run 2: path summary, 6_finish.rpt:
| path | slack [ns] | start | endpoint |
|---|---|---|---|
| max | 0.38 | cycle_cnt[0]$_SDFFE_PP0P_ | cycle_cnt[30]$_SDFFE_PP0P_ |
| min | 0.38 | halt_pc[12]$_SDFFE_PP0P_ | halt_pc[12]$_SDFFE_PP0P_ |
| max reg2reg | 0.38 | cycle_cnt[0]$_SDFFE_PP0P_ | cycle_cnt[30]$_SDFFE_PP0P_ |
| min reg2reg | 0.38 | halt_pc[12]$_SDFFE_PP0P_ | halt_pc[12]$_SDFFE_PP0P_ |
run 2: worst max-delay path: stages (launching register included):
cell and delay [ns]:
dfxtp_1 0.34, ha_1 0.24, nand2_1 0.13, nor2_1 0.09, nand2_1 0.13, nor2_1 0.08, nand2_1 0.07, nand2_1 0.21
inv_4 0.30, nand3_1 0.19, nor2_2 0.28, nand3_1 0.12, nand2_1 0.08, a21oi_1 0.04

--

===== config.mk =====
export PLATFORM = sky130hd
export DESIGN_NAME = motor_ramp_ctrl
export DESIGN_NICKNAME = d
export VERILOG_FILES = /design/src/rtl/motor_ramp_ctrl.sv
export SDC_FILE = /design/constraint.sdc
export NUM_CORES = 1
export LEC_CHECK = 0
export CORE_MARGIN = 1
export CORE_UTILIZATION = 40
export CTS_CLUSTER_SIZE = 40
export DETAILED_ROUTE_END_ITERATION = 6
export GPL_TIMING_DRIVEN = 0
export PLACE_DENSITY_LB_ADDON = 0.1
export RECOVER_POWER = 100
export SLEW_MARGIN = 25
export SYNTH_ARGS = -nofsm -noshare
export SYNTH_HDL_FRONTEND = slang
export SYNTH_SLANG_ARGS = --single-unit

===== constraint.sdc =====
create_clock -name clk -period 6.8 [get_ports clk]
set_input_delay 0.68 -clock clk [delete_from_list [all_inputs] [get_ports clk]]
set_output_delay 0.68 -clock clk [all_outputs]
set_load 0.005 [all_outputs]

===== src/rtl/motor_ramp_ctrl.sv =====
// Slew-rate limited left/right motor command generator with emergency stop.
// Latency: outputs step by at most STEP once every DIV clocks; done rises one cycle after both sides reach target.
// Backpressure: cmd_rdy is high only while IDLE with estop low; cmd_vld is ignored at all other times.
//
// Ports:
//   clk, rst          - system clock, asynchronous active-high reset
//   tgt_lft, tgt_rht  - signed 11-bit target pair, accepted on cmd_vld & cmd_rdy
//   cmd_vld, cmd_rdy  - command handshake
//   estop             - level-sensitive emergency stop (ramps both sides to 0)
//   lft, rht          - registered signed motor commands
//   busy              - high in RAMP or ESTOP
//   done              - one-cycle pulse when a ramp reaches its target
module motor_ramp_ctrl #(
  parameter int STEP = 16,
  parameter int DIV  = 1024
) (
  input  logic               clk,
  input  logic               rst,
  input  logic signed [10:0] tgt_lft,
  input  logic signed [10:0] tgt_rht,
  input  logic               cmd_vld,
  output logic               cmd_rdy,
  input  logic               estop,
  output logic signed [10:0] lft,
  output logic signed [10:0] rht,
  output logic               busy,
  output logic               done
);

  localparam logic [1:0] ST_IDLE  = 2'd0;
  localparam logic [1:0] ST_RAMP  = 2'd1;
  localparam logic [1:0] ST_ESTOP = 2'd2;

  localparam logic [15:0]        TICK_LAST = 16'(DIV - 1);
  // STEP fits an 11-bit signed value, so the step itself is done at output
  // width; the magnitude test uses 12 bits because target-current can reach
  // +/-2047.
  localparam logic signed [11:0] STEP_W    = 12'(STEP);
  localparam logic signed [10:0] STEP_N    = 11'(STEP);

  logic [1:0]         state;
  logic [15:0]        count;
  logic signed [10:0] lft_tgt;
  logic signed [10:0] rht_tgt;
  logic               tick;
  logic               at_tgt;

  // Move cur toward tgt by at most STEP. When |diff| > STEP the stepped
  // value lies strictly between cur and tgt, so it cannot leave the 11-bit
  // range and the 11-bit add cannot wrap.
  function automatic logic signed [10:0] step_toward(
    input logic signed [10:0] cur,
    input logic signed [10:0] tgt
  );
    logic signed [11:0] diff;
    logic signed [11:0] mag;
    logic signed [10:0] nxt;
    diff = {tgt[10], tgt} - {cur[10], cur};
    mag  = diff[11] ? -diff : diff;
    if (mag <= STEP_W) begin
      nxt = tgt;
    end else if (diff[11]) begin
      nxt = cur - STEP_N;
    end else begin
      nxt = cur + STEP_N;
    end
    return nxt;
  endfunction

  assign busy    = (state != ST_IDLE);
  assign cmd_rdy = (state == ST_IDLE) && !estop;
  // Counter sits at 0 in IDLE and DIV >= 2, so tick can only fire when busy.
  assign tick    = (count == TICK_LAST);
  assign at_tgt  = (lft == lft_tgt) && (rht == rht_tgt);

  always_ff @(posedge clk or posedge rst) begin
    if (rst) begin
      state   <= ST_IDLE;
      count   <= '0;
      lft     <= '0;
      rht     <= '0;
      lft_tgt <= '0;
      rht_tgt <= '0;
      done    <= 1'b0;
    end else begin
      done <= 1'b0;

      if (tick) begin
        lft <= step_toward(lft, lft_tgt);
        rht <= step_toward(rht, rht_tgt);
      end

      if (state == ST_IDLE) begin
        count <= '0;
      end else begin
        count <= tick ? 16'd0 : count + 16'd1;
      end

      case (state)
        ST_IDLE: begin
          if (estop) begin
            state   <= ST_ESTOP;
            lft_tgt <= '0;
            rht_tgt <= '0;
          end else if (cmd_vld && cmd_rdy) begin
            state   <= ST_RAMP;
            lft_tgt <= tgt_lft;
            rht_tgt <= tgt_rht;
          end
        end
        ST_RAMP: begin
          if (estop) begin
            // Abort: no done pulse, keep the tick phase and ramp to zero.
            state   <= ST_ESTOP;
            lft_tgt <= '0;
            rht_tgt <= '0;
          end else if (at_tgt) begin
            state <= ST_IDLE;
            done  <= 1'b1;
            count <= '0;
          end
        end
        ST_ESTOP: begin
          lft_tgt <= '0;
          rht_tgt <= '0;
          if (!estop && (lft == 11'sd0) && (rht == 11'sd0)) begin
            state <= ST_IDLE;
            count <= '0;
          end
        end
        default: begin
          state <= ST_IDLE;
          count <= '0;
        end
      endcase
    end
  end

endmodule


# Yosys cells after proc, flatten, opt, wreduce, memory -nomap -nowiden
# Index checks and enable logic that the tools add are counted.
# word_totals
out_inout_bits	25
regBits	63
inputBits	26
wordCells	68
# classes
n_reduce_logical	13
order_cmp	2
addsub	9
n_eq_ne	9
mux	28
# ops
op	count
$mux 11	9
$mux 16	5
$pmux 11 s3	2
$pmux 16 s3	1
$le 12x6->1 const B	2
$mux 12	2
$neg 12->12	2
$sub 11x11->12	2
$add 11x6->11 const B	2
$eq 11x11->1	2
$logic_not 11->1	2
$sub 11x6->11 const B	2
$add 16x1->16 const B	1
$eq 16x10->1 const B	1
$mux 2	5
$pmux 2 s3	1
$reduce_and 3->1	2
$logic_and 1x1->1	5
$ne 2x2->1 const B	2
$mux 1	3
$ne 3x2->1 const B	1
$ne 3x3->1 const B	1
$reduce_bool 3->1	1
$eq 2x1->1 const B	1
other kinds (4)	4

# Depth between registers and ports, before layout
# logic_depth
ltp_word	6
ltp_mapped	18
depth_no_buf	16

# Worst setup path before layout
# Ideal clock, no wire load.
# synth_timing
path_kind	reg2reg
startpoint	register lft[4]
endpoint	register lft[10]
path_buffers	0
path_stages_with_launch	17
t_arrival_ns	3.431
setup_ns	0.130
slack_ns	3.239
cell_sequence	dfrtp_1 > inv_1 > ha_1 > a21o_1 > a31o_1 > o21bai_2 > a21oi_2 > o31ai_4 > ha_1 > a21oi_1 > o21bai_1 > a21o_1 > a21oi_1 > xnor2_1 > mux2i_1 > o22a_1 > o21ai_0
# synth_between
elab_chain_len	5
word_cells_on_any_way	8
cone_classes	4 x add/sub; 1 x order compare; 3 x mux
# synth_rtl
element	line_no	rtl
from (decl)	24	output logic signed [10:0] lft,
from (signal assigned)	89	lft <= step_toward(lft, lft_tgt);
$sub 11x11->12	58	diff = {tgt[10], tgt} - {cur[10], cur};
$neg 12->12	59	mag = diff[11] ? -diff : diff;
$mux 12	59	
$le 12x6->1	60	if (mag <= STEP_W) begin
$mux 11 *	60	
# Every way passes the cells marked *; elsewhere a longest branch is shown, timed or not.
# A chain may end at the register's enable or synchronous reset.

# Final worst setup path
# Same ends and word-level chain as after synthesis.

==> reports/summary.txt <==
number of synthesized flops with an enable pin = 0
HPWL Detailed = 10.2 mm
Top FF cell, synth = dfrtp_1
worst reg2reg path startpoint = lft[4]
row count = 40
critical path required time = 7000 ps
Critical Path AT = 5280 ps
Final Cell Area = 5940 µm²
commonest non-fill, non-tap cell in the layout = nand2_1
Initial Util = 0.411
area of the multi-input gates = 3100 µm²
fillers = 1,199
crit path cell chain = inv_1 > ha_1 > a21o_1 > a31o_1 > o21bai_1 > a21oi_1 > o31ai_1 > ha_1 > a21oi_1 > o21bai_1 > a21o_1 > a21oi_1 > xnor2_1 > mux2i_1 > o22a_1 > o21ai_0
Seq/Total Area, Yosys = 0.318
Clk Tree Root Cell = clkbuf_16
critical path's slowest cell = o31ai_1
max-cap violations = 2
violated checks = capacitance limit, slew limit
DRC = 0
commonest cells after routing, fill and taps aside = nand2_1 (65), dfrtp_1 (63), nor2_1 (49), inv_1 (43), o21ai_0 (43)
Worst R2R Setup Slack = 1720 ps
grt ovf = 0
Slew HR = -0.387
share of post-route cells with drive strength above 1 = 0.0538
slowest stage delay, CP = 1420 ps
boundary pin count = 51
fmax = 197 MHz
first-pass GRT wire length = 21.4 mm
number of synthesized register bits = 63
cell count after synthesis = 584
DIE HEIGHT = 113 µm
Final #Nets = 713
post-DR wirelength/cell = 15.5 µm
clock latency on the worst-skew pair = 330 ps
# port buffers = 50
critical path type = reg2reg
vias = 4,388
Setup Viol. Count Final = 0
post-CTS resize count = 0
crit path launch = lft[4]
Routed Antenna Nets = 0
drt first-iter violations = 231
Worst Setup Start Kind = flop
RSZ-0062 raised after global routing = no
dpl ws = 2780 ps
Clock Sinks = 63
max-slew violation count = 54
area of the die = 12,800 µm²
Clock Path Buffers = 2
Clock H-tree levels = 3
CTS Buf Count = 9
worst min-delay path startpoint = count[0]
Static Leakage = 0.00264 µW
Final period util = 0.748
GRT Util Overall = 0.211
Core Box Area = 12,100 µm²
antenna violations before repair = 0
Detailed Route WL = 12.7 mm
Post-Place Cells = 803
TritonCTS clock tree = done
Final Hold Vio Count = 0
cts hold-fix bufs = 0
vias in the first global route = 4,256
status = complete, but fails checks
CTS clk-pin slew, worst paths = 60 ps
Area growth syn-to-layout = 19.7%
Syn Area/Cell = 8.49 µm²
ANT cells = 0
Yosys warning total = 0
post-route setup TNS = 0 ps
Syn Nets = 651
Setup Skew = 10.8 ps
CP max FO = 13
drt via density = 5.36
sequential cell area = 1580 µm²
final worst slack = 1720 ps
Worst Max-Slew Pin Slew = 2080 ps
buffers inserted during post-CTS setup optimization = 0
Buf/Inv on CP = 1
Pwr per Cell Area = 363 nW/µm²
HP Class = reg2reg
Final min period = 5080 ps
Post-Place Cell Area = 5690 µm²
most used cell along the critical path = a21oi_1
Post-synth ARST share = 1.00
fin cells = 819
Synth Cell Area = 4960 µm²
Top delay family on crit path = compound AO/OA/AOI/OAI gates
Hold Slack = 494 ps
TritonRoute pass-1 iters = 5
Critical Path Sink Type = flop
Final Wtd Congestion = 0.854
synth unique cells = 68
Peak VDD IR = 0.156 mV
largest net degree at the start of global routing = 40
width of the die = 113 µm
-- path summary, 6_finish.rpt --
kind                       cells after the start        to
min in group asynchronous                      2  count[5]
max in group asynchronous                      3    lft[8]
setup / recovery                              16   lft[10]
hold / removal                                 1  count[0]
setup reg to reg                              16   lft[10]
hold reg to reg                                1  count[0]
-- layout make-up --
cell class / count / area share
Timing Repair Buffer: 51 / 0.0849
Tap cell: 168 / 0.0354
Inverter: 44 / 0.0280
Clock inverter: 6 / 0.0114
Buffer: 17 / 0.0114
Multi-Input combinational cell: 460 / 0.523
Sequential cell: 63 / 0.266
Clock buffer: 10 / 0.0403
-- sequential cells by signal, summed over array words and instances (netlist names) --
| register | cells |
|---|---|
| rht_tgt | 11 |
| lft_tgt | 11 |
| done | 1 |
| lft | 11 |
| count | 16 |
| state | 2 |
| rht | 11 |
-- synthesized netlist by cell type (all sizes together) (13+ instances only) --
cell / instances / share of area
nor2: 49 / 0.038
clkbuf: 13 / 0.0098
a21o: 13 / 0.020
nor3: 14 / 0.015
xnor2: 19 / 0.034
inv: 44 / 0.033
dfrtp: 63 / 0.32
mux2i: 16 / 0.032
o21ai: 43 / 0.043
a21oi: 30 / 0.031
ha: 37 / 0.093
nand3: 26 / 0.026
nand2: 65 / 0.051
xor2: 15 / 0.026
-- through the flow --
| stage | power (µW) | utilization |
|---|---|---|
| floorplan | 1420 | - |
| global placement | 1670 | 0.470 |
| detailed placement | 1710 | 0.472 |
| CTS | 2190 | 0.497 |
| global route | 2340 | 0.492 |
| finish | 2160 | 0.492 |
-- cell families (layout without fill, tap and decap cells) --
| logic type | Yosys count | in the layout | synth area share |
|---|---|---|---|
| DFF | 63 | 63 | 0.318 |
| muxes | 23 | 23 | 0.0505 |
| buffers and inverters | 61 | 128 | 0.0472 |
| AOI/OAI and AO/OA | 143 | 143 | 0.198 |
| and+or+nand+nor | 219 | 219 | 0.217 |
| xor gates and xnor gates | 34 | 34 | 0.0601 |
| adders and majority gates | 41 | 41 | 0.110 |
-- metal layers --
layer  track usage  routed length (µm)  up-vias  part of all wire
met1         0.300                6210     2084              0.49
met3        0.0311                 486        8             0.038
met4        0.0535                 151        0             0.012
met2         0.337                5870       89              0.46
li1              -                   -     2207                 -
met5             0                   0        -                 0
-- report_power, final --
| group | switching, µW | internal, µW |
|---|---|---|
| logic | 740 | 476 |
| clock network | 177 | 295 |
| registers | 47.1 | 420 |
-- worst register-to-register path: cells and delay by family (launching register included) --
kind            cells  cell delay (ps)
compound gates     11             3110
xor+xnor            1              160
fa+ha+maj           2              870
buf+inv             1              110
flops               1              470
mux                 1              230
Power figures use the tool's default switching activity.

_What needs to be done_
Send back exactly the lines of the listing above starting at the one with "run 2: worst" and ending at the one with "inv_4 0.30, nand3_1", inclusive, and no others.

_Task response_
run 2: worst max-delay path: stages (launching register included):
cell and delay [ns]:
dfxtp_1 0.34, ha_1 0.24, nand2_1 0.13, nor2_1 0.09, nand2_1 0.13, nor2_1 0.08, nand2_1 0.07, nand2_1 0.21
inv_4 0.30, nand3_1 0.19, nor2_2 0.28, nand3_1 0.12, nand2_1 0.08, a21oi_1 0.04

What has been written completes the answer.